**WHAT YOU WILL DO**
Once you have located the line containing "export CELL_PAD_IN_SITES_GLOBAL_PLACEMENT = 1" in the material below, return it exactly along with each line after it through the line containing "export CORE_UTILIZATION = 30".

**WORKING DATA**
────────

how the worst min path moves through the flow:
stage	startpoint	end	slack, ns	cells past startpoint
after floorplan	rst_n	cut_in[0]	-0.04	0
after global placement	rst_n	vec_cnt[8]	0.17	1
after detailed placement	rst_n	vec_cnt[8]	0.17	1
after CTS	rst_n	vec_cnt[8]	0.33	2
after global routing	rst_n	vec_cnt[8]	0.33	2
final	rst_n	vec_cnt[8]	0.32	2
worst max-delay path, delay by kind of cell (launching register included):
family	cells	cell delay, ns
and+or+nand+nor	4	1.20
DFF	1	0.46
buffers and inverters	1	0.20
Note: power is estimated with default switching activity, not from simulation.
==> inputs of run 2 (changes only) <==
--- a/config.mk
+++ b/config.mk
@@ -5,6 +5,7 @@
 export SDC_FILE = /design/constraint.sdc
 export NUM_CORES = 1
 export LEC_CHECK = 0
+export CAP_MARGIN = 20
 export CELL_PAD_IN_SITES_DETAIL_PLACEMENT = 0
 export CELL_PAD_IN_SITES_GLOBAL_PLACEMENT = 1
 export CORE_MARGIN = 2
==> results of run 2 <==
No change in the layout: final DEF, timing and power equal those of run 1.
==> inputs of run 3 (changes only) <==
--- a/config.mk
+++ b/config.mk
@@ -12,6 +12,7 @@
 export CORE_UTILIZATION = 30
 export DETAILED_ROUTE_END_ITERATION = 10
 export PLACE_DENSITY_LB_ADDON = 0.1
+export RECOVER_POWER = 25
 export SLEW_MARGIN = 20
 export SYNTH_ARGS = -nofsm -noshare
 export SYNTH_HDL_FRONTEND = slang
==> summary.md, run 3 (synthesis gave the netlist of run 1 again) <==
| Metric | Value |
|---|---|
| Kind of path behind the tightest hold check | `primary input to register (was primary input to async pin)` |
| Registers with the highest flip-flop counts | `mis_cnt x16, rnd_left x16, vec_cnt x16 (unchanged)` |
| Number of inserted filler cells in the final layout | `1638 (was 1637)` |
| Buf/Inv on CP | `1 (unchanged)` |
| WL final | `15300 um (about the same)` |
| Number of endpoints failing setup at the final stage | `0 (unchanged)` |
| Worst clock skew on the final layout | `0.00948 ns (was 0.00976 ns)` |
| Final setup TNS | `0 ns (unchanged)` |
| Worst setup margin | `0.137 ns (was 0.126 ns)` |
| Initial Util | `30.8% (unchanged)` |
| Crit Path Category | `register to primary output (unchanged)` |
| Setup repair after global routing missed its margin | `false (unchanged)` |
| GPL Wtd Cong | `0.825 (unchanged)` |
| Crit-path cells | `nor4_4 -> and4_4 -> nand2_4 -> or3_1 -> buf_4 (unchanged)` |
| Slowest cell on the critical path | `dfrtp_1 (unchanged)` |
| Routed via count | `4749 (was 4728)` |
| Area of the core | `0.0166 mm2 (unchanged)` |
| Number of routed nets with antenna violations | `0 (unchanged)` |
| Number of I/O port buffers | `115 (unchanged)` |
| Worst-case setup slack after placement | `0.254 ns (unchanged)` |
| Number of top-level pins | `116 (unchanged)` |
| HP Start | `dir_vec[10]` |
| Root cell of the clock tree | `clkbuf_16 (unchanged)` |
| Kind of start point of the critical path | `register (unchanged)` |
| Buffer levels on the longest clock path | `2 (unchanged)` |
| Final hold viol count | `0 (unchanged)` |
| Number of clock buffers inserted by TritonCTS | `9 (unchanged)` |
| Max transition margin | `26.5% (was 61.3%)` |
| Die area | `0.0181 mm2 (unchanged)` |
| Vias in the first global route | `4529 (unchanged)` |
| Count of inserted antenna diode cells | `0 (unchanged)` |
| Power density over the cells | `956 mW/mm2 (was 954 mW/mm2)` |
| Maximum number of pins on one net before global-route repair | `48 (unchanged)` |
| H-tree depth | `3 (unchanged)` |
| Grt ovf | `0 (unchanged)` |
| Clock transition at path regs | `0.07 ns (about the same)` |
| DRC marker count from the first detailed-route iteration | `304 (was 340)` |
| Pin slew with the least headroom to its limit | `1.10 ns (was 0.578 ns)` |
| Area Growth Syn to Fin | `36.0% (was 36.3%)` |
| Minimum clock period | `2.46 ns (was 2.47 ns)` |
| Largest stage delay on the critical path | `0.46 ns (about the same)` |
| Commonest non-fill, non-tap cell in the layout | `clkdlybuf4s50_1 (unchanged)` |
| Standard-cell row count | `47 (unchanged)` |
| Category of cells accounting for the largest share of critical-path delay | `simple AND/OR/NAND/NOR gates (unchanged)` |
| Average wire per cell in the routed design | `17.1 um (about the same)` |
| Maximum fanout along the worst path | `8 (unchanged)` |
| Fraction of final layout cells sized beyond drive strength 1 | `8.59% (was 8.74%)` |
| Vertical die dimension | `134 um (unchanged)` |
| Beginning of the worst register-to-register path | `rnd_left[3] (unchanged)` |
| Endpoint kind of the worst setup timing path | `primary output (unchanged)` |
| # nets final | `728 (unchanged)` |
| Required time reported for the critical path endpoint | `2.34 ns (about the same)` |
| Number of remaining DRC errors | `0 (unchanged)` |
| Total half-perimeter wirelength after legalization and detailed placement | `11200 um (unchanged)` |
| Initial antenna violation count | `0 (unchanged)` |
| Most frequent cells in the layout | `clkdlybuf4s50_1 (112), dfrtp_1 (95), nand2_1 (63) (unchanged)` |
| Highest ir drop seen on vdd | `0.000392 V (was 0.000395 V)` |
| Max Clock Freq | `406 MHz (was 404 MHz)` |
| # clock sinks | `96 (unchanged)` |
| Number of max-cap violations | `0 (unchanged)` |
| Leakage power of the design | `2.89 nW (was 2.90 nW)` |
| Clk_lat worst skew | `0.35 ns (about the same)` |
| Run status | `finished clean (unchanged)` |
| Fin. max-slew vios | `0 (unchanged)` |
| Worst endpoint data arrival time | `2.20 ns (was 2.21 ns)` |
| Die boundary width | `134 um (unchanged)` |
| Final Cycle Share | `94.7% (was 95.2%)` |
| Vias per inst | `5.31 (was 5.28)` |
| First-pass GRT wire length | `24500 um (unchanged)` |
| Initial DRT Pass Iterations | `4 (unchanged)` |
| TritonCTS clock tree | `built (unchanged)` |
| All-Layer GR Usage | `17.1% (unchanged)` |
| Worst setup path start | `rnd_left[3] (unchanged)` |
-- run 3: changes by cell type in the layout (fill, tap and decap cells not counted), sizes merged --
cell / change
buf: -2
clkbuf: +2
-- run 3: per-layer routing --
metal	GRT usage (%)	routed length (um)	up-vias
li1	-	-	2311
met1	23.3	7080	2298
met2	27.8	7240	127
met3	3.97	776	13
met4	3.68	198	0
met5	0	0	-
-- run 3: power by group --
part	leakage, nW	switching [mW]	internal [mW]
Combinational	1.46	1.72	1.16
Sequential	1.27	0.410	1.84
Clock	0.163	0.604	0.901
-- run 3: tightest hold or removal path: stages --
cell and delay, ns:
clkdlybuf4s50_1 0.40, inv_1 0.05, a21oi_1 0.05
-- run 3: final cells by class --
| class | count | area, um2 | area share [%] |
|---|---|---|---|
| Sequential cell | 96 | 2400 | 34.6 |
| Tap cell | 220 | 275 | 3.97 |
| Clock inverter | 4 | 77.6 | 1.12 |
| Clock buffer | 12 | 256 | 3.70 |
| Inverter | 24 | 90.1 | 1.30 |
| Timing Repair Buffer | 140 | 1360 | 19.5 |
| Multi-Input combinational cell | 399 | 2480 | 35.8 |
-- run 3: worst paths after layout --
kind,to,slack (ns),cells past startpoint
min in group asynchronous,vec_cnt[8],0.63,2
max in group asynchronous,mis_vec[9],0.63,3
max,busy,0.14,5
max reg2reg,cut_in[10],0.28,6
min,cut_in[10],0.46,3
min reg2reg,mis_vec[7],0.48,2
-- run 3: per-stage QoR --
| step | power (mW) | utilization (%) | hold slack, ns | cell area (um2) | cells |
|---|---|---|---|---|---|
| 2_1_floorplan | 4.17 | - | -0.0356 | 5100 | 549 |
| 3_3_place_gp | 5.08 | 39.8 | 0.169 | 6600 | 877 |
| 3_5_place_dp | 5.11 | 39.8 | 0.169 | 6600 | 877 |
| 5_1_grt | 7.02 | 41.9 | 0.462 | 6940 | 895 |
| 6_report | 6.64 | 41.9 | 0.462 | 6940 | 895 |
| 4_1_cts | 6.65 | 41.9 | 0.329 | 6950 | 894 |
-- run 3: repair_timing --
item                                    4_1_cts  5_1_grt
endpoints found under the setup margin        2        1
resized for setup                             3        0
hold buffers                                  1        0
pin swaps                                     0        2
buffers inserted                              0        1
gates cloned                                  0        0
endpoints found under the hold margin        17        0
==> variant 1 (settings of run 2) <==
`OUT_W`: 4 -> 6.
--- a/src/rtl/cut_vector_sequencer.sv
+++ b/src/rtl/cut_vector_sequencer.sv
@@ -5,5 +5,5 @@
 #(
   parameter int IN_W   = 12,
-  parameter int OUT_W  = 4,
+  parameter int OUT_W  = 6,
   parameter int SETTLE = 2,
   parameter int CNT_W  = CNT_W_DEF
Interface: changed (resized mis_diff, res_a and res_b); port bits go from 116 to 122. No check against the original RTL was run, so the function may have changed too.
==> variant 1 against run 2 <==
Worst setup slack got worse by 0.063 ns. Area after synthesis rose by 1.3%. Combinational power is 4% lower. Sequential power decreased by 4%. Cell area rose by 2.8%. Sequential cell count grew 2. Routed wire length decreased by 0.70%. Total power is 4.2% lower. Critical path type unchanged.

────────

**SOLUTION FOR THIS TASK**
 export CELL_PAD_IN_SITES_GLOBAL_PLACEMENT = 1
 export CORE_MARGIN = 2
==> results of run 2 <==
No change in the layout: final DEF, timing and power equal those of run 1.
==> inputs of run 3 (changes only) <==
--- a/config.mk
+++ b/config.mk
@@ -12,6 +12,7 @@
 export CORE_UTILIZATION = 30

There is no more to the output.